Results of the proposed additional studies:
- WBC differential counts: 86 neutrophils (segmented and band), 7 monocytes, 7 lymphocytes
- Gram stain: Gram-negative diplococci
- Bacterial culture: Pending
- Protein: Elevated
- Glucose: Decreased

4. Based on all the data provided, what condition is most likely?
5. Why does this case represent a medical emergency? What is the significance of clinical laboratory testing in this setting?

Answer :

The WBC count in the CSF is 500 cells/microliter (100 cells in nine large squares multiplied by the dilution factor of 1:20).
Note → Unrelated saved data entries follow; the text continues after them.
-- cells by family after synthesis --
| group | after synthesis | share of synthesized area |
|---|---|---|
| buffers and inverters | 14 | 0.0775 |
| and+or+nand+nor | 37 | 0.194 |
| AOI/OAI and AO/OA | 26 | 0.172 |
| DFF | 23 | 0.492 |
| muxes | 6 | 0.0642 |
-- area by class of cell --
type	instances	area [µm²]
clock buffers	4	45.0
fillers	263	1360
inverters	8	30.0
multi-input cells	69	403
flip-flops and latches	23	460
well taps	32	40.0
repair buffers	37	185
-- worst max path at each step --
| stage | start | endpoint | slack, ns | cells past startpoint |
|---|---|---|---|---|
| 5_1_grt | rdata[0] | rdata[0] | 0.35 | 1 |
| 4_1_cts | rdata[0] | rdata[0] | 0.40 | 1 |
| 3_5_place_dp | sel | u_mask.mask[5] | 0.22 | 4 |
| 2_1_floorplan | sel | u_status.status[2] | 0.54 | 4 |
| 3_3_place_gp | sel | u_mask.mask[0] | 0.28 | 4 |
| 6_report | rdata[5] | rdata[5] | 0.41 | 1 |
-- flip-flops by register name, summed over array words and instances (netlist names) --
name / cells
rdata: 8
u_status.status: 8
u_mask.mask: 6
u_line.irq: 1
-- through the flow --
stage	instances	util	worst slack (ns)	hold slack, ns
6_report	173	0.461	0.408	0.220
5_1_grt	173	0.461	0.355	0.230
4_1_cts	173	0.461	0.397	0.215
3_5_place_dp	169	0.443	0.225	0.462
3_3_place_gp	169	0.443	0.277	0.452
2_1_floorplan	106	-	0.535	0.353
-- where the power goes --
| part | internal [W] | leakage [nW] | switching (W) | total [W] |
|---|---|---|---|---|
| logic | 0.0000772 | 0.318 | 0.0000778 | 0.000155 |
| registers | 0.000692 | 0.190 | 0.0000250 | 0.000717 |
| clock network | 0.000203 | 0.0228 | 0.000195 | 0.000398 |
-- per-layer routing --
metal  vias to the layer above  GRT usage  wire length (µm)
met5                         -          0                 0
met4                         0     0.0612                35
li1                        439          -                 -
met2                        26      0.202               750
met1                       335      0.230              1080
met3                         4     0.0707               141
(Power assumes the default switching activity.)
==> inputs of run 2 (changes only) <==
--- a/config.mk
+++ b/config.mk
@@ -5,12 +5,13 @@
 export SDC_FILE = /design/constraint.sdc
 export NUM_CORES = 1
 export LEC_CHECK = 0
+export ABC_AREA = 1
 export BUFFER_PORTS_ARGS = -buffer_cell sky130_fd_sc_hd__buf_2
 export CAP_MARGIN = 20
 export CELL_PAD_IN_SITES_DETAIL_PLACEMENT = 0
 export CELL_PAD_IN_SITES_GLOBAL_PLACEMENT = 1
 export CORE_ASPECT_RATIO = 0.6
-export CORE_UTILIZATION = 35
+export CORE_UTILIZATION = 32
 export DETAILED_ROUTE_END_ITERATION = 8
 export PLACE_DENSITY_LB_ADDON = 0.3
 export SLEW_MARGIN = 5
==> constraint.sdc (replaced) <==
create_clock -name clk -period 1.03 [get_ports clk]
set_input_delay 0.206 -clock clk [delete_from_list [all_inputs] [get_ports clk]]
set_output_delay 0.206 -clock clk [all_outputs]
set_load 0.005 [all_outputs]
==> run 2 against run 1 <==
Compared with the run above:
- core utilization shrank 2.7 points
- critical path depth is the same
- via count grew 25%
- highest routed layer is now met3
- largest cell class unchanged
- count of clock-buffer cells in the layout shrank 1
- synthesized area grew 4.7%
**src/rtl/pfs_pkg.sv**
```systemverilog
package pfs_pkg;

    localparam int STS_W = 5;

    localparam int STS_BTN   = 0;
    localparam int STS_THERM = 1;
    localparam int STS_WIDTH = 2;
    localparam int STS_VREG  = 3;
    localparam int STS_PG    = 4;

    localparam int SY_BTN   = 0;
    localparam int SY_THERM = 1;
    localparam int SY_PLAT  = 2;
    localparam int SY_VREG  = 3;
    localparam int SY_PG    = 4;
    localparam int SY_DS    = 5;
    localparam int SY_RSM   = 6;
    localparam int N_SYNC   = 7;

    localparam logic ADDR_STS = 1'b0;
    localparam logic ADDR_CTL = 1'b1;

    typedef enum logic [2:0] {
        SL_S0 = 3'd0,
        SL_S1 = 3'd1,
        SL_S3 = 3'd3,
        SL_S4 = 3'd4,
        SL_S5 = 3'd5,
        SL_G3 = 3'd7
    } sleep_e;

    function automatic logic is_working(input logic [2:0] st);
        return (st == SL_S0) || (st == SL_S1);
    endfunction

    function automatic logic is_deep(input logic [2:0] st);
        return (st == SL_S4) || (st == SL_S5);
    endfunction

endpackage

```
**src/rtl/pfs_sync_bank.sv**
```systemverilog
module pfs_sync_bank #(
    parameter int WIDTH  = 7,
    parameter int STAGES = 2
) (
    input  logic             clk_i,
    input  logic             rst_ni,
    input  logic [WIDTH-1:0] async_i,
    output logic [WIDTH-1:0] sync_o
);

    genvar g;
    generate
        for (g = 0; g < WIDTH; g++) begin : g_bit
            logic [STAGES-1:0] chain_d, chain_q;

            always_comb begin
                chain_d = {chain_q[STAGES-2:0], async_i[g]};
            end

            always_ff @(posedge clk_i or negedge rst_ni) begin
                if (!rst_ni) chain_q <= '0;
                else         chain_q <= chain_d;
            end

            assign sync_o[g] = chain_q[STAGES-1];
        end
    endgenerate

endmodule

```
**src/rtl/pfs_event_logic.sv**
```systemverilog
module pfs_event_logic
    import pfs_pkg::*;
(
    input  logic              clk_i,
    input  logic              rst_ni,
    input  logic [N_SYNC-1:0] sync_i,
    input  logic              core_rst_i,
    input  logic              rtc_tick_i,
    input  logic [2:0]        sleep_state_i,
    input  logic              width_viol_i,
    output logic [STS_W-1:0]  set_o,
    output logic [STS_W-1:0]  hw_clr_o,
    output logic              arm_o,
    output logic              ds_fall_o,
    output logic              therm_rise_o
);

    typedef struct packed {
        logic       vreg_smp;
        logic [2:0] prev_state;
        logic       btn;
        logic       therm;
        logic       pg;
        logic       ds;
        logic       rsm;
    } ev_state_t;

    ev_state_t st_d, st_q;

    logic btn_rise, therm_rise, pg_fall, ds_rise, ds_fall, rsm_fall;
    logic vreg_fall, g3_entry;

    always_comb begin
        st_d            = st_q;
        st_d.btn        = sync_i[SY_BTN];
        st_d.therm      = sync_i[SY_THERM];
        st_d.pg         = sync_i[SY_PG];
        st_d.ds         = sync_i[SY_DS];
        st_d.rsm        = sync_i[SY_RSM];
        st_d.prev_state = sleep_state_i;
        if (rtc_tick_i) st_d.vreg_smp = sync_i[SY_VREG];

        btn_rise   = sync_i[SY_BTN]   & ~st_q.btn;
        therm_rise = sync_i[SY_THERM] & ~st_q.therm;
        pg_fall    = ~sync_i[SY_PG]   &  st_q.pg;
        ds_rise    = sync_i[SY_DS]    & ~st_q.ds;
        ds_fall    = ~sync_i[SY_DS]   &  st_q.ds;
        rsm_fall   = ~sync_i[SY_RSM]  &  st_q.rsm;
        vreg_fall  = rtc_tick_i & st_q.vreg_smp & ~sync_i[SY_VREG];
        g3_entry   = (sleep_state_i == SL_G3) && (st_q.prev_state != SL_G3);

        set_o            = '0;
        set_o[STS_BTN]   = btn_rise;
        set_o[STS_THERM] = therm_rise & ~sync_i[SY_PLAT];
        set_o[STS_WIDTH] = width_viol_i;
        set_o[STS_VREG]  = vreg_fall & is_working(sleep_state_i);
        set_o[STS_PG]    = pg_fall   & is_working(sleep_state_i);

        hw_clr_o            = '0;
        hw_clr_o[STS_BTN]   = core_rst_i | sync_i[SY_RSM];
        hw_clr_o[STS_THERM] = core_rst_i | sync_i[SY_RSM];
        hw_clr_o[STS_WIDTH] = sync_i[SY_RSM];
        hw_clr_o[STS_VREG]  = sync_i[SY_RSM];
        hw_clr_o[STS_PG]    = g3_entry;

        arm_o        = (ds_rise & is_deep(sleep_state_i)) | rsm_fall;
        ds_fall_o    = ds_fall;
        therm_rise_o = therm_rise;
    end

    always_ff @(posedge clk_i or negedge rst_ni) begin
        if (!rst_ni) st_q <= '0;
        else         st_q <= st_d;
    end

endmodule

```
**src/rtl/pfs_width_timer.sv**
```systemverilog
module pfs_width_timer #(
    parameter int TICKS_PER_SEC = 32768,
    parameter int CNT_W         = $clog2(4 * TICKS_PER_SEC + 1)
) (
    input  logic             clk_i,
    input  logic             rst_ni,
    input  logic             rtc_tick_i,
    input  logic             arm_i,
    input  logic             ds_fall_i,
    input  logic [1:0]       sel_i,
    output logic             viol_o,
    output logic [CNT_W-1:0] cnt_o,
    output logic [CNT_W-1:0] limit_o
);

    typedef struct packed {
        logic             running;
        logic [CNT_W-1:0] cnt;
        logic [CNT_W-1:0] limit;
    } tmr_t;

    tmr_t t_d, t_q;
    logic [CNT_W-1:0] cnt_inc;

    always_comb begin
        t_d     = t_q;
        viol_o  = 1'b0;
        cnt_inc = t_q.cnt + CNT_W'(1);
        if (arm_i) begin
            t_d.running = 1'b1;
            t_d.cnt     = '0;
            t_d.limit   = CNT_W'(TICKS_PER_SEC) * (CNT_W'(sel_i) + CNT_W'(1));
        end else if (t_q.running) begin
            if (ds_fall_i) begin
                t_d.running = 1'b0;
                viol_o      = 1'b1;
            end else if (rtc_tick_i) begin
                t_d.cnt = cnt_inc;
                if (cnt_inc >= t_q.limit) t_d.running = 1'b0;
            end
        end
    end

    always_ff @(posedge clk_i or negedge rst_ni) begin
        if (!rst_ni) t_q <= '0;
        else         t_q <= t_d;
    end

    assign cnt_o   = t_q.cnt;
    assign limit_o = t_q.limit;

endmodule

```
**src/rtl/pfs_regfile.sv**
```systemverilog
module pfs_regfile
    import pfs_pkg::*;
(
    input  logic             clk_i,
    input  logic             rst_ni,
    input  logic             bus_wr_i,
    input  logic             bus_addr_i,
    input  logic [STS_W-1:0] bus_wdata_i,
    input  logic [STS_W-1:0] set_i,
    input  logic [STS_W-1:0] hw_clr_i,
    output logic [STS_W-1:0] sts_o,
    output logic [1:0]       sel_o,
    output logic [STS_W-1:0] bus_rdata_o
);

    typedef struct packed {
        logic [STS_W-1:0] sts;
        logic [1:0]       sel;
    } regs_t;

    regs_t r_d, r_q;
    logic [STS_W-1:0] sw_clr;

    always_comb begin
        r_d    = r_q;
        sw_clr = (bus_wr_i && bus_addr_i == ADDR_STS) ? bus_wdata_i : '0;
        r_d.sts = (r_q.sts & ~(sw_clr | hw_clr_i)) | set_i;
        if (bus_wr_i && bus_addr_i == ADDR_CTL) r_d.sel = bus_wdata_i[1:0];

        bus_rdata_o = (bus_addr_i == ADDR_STS) ? r_q.sts
                                               : {{(STS_W-2){1'b0}}, r_q.sel};
    end

    always_ff @(posedge clk_i or negedge rst_ni) begin
        if (!rst_ni) r_q <= '0;
        else         r_q <= r_d;
    end

    assign sts_o = r_q.sts;
    assign sel_o = r_q.sel;

endmodule

```
**src/rtl/pwr_fail_status.sv**
```systemverilog
module pwr_fail_status
    import pfs_pkg::*;
#(
    parameter int TICKS_PER_SEC = 32768,
    parameter int SYNC_STAGES   = 2
) (
    input  logic             clk_i,
    input  logic             por_rst_ni,
    input  logic             rst_btn_i,
    input  logic             therm_trip_i,
    input  logic             plat_rst_i,
    input  logic             vreg_pgood_i,
    input  logic             main_pgood_i,
    input  logic             deep_sleep_i,
    input  logic             rsm_rst_i,
    input  logic             core_rst_i,
    input  logic             rtc_tick_i,
    input  logic [2:0]       sleep_state_i,
    input  logic             bus_wr_i,
    input  logic             bus_addr_i,
    input  logic [STS_W-1:0] bus_wdata_i,
    output logic [STS_W-1:0] bus_rdata_o
);

    localparam int CNT_W = $clog2(4 * TICKS_PER_SEC + 1);

    logic [N_SYNC-1:0] async_vec, sync_vec;
    logic [STS_W-1:0]  set_vec, hw_clr_vec, sts_q;
    logic [1:0]        sel_q;
    logic              arm, ds_fall, therm_rise, width_viol;
    logic [CNT_W-1:0]  tmr_cnt, tmr_limit;

    always_comb begin
        async_vec           = '0;
        async_vec[SY_BTN]   = rst_btn_i;
        async_vec[SY_THERM] = therm_trip_i;
        async_vec[SY_PLAT]  = plat_rst_i;
        async_vec[SY_VREG]  = vreg_pgood_i;
        async_vec[SY_PG]    = main_pgood_i;
        async_vec[SY_DS]    = deep_sleep_i;
        async_vec[SY_RSM]   = rsm_rst_i;
    end

    pfs_sync_bank #(.WIDTH(N_SYNC), .STAGES(SYNC_STAGES)) u_sync (
        .clk_i   (clk_i),
        .rst_ni  (por_rst_ni),
        .async_i (async_vec),
        .sync_o  (sync_vec)
    );

    pfs_event_logic u_events (
        .clk_i         (clk_i),
        .rst_ni        (por_rst_ni),
        .sync_i        (sync_vec),
        .core_rst_i    (core_rst_i),
        .rtc_tick_i    (rtc_tick_i),
        .sleep_state_i (sleep_state_i),
        .width_viol_i  (width_viol),
        .set_o         (set_vec),
        .hw_clr_o      (hw_clr_vec),
        .arm_o         (arm),
        .ds_fall_o     (ds_fall),
        .therm_rise_o  (therm_rise)
    );

    pfs_width_timer #(.TICKS_PER_SEC(TICKS_PER_SEC), .CNT_W(CNT_W)) u_timer (
        .clk_i      (clk_i),
        .rst_ni     (por_rst_ni),
        .rtc_tick_i (rtc_tick_i),
        .arm_i      (arm),
        .ds_fall_i  (ds_fall),
        .sel_i      (sel_q),
        .viol_o     (width_viol),
        .cnt_o      (tmr_cnt),
        .limit_o    (tmr_limit)
    );

    pfs_regfile u_regs (
        .clk_i       (clk_i),
        .rst_ni      (por_rst_ni),
        .bus_wr_i    (bus_wr_i),
        .bus_addr_i  (bus_addr_i),
        .bus_wdata_i (bus_wdata_i),
        .set_i       (set_vec),
        .hw_clr_i    (hw_clr_vec),
        .sts_o       (sts_q),
        .sel_o       (sel_q),
        .bus_rdata_o (bus_rdata_o)
    );

endmodule

```
**config.mk**
```make
export PLATFORM = sky130hd
export DESIGN_NAME = pwr_fail_status
export DESIGN_NICKNAME = d
export VERILOG_FILES = /design/src/rtl/pfs_pkg.sv /design/src/rtl/pfs_sync_bank.sv /design/src/rtl/pfs_event_logic.sv /design/src/rtl/pfs_width_timer.sv /design/src/rtl/pfs_regfile.sv /design/src/rtl/pwr_fail_status.sv
export SDC_FILE = /design/constraint.sdc
export NUM_CORES = 1
export LEC_CHECK = 0
export BUFFER_PORTS_ARGS = -buffer_cell sky130_fd_sc_hd__buf_2
export CORE_UTILIZATION = 52
export DETAILED_ROUTE_END_ITERATION = 12
export GPL_TIMING_DRIVEN = 0
export PLACE_DENSITY = 0.81
export SETUP_SLACK_MARGIN = 0.4
export SLEW_MARGIN = 15
export SYNTH_ARGS = -nofsm -noshare
export SYNTH_HDL_FRONTEND = slang
export SYNTH_SLANG_ARGS = --single-unit
```
**constraint.sdc**
```tcl
create_clock -name clk_i -period 2.7 [get_ports clk_i]
set_clock_uncertainty 0.05 [all_clocks]
set_input_delay 0.405 -clock clk_i [delete_from_list [all_inputs] [get_ports clk_i]]
set_output_delay 0.405 -clock clk_i [all_outputs]
set_load 0.005 [all_outputs]
```
==> flow_summary_export.csv <==
group,metric,value,unit
cells_and_area,layout.nets,299,
floorplanning,dieArea,0.00488,sq mm
logic_synthesis,ys_seq_area_share,54.3,%
placed_design,dp_hpwl,2950,um
floorplanning,coreArea,0.00438,sq mm
floorplanning,num_io_pins,26,
power_and_ir_drop,total_power,1.51,mW
logic_synthesis,synth_top_cell_by_area,"dfrtp_1",
cts,cts_hold_buffers,0,
timing,slew_viol_final,0,
worst_hold_path,hp-class,"in2async",
detailed_routing,avgRoutedWirePerCell,14.3,um
setup_path,cp_top_family,"simple AND/OR/NAND/NOR gates",
detailed_routing,first_pass_iters,4,
grt,antenna_found_initial,0,
cts,clockBufferDepth,2,
setup_path,crit_arrival,2670,ps
detailed_routing,wl,4640,um
grt,grt_overflow,0,
cells_and_area,fill_cells,318,
floorplanning,initial_core_util,54.7,%
setup_path,crit_top_cell,"nor4_4",
power_and_ir_drop,ir_drop,0.000326,V
timing,finalHoldViolations,0,
logic_synthesis,syn_nets,250,
logic_synthesis,synth_cell_types,42,
flow_run,drv_cap,0,
detailed_routing,drt_iter0_drc,100,
logic_synthesis,synth_area_leaders,"dfrtp_1, xnor2_1, xor2_1, nor2_1, ha_1",
detailed_routing,ant_nets,0,
logic_synthesis,postSynthCellCount,223,
timing,layout_setup_ws,171,ps
setup_path,crit_required,2840,ps
cells_and_area,finalInstanceArea,0.00290,sq mm
status,status,"completed",
cts,worstSkewPairLatency,310,ps
placed_design,numPortBuffers,25,
detailed_routing,remaining_drc_errors,0,
placed_design,gp_congestion,0.853,
cells_and_area,fin_util,66.1,%
cells_and_area,layout_commonest_cell,"dfrtp_1",
detailed_routing,via_count,1793,
cts,path_clk_slew,100,ps
setup_path,cp_cell_sequence,"buf_6 -> nand4_1 -> nor4_4 -> nand3_2 -> nor2_2 -> xor2_1 -> ha_1 -> nand2_1 -> or4_4 -> nor4_4 -> a31oi_1",
logic_synthesis,synth-seq-cells,52,
cts,cts_tree,"done",
cts,cts_buffers,5,
timing,tightest_slew,630,ps
detailed_routing,vias_per_cell,5.52,
cells_and_area,drive_gt1_share,29.3,%
grt,grt_pass1_wl,7870,um
timing,fin_crit,2530,ps
floorplanning,die_h,69.9,um
power_and_ir_drop,power_density,521,mW/mm^2
detailed_routing,drt-met1-wl,2100,um
detailed_routing,route.met3.wl,152,um
timing,fmax,395,MHz
cts,cts.htree.levels,2,
cells_and_area,layout_common_cells,"dfrtp_1, buf_2, nor2_1, nand2_1, buf_4",
cts,cts_num_sinks,52,
setup_path,cp_slowest_cell,"or4_4",
setup_path,critical_path.max_fanout,6,
setup_path,worst_setup_path_start_kind,"register",
setup_path,cp-end-kind,"register",
timing,hold_slack,50.7,ps
logic_synthesis,post_synth.cell_area_avg,10.7,sq um
grt,grt_pass1_vias,1690,
cts,clock-root-buffer,"clkbuf_8",
power_and_ir_drop,p_leak,1.34,nW
logic_synthesis,synthesis.area,0.00240,sq mm
placed_design,place_ws,-99.3,ps
setup_path,worst-path-buf-inv,1,
timing,max_slew_margin,58.0,%
grt,grt_max_degree,53,
logic_synthesis,yosysWarnings,0,
floorplanning,num_rows,24,
timing,grt_setup_unrepaired,"yes",
cells_and_area,antenna_cells,0,
timing,finalCritPeriodShare,93.7,%
detailed_routing,top_layer,"met4",
floorplanning,die_w,69.9,um
cells_and_area,syn2layout_area_growth,20.9,%
timing,final-setup-viol-count,0,
grt,grtUsageTotal,20.5,%
logic_synthesis,synth.top_cell.area_share,54.3,%
setup_path,worstSetupPathType,"reg2reg",
detailed_routing,wl_met2,2320,um
setup_path,slowest_delay,490,ps
placed_design,dpl_cell_area,0.00260,sq mm
[cell type report]
class                      instances  area, sq um  share of cell area, %
sequential                        52         1310                   45.1
clock buffer                       5         68.8                   2.37
multi-input combinational        155         1080                   37.1
clock inverter                     3         21.3                  0.734
inverter                           5         18.8                  0.648
buffer                            11         82.6                   2.85
tap                               52         65.1                   2.25
timing repair buffer              42          259                   8.94
[cell families (layout without fill, tap and decap cells)]
kind of cell	count (synthesis)	after routing	synth area share (%)
DFF	52	52	54.3
AOI/OAI and AO/OA	24	24	6.37
adders and majority gates	6	6	3.13
xor gates and xnor gates	23	23	8.41
and+or+nand+nor	96	96	21.8
muxes	6	6	2.77
buffers and inverters	16	66	3.19
[through the flow]
stage,cells,TNS (ps)
floorplan,223,0
global placement,300,-45.3
detailed placement,300,-99.3
CTS,320,0
global route,325,0
finish,325,0
[where the power goes]
| group | switching [mW] | internal (mW) |
|---|---|---|
| clock network | 0.262 | 0.184 |
| registers | 0.0278 | 0.828 |
| logic | 0.108 | 0.0995 |
| total | 0.398 | 1.11 |
[cells in the mapped netlist (all sizes together)]
master,n
nand3,12
a21oi,5
and3,4
or4,2
ha,6
nor4,4
nand2,20
nand4,7
a41oi,1
nor3,8
xnor2,12
o211a,1
dfrtp,52
o31ai,2
mux2,5
nand3b,2
xor2,11
o21ai,9
a32oi,1
nand4bb,1
nor2b,6
buf,4
mux2i,1
a32o,2
nand2b,1
a31oi,2
or2,1
and4,2
or3,5
nor2,21
clkbuf,7
inv,5
o21a,1
[layer usage]
| layer | GRT usage [%] | vias to the layer above |
|---|---|---|
| met3 | 4.33 | 7 |
| met5 | 0 | - |
| li1 | - | 867 |
| met2 | 32.3 | 28 |
| met1 | 28.2 | 891 |
| met4 | 7.11 | 0 |
[path summary, 6_finish.rpt]
path                                                  from                         end  slack [ps]  depth (start not counted)
worst max-delay path                      u_timer.cnt_o[9]             u_timer.t_q[36]         170                         11
worst min-delay path                            por_rst_ni           u_timer.cnt_o[12]          50                          1
worst max register to register            u_timer.cnt_o[9]             u_timer.t_q[36]         170                         11
worst min register to register  u_sync.g_bit[5].chain_q[0]  u_sync.g_bit[5].chain_q[1]         300                          0
max in group asynchronous                       por_rst_ni            u_timer.cnt_o[5]        2080                          1
min in group clk_i                            main_pgood_i  u_sync.g_bit[4].chain_q[0]         150                          1
[state kept, by name, summed over array words and instances (netlist names)]
register / count
u_sync.g_bit.chain_q: 14
u_events.st_q: 9
u_timer.limit_o: 3
u_regs.sts_o: 5
u_regs.sel_o: 2
u_timer.cnt_o: 18
u_timer.t_q: 1
[what timing repair did]
action,CTS,global route
endpoints found under the hold margin,0,0
pin swaps,14,9
resized for setup,12,11
setup buffers,12,5
setup endpoints to repair,1,1
(Power assumes the default switching activity.)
2. The CSF findings are indicative of bacterial meningitis. The slightly cloudy appearance, elevated WBC count, and presence of neutrophils (segmented and band) and Gram-negative diplococci suggest an inflammatory response to a bacterial infection.
3. Additional tests that should be performed on the CSF include bacterial culture and sensitivity testing to identify the specific organism causing the infection and determine the most appropriate antibiotic treatment.
4. Based on all the data provided, the most likely condition is bacterial meningitis caused by Neisseria meningitidis.
5. This case represents a medical emergency because bacterial meningitis can rapidly progress and cause severe neurological complications, including seizures, brain damage, and death. Clinical laboratory testing is critical in this setting to quickly identify the underlying cause of the patient's symptoms and guide appropriate treatment decisions, which can significantly improve patient outcomes.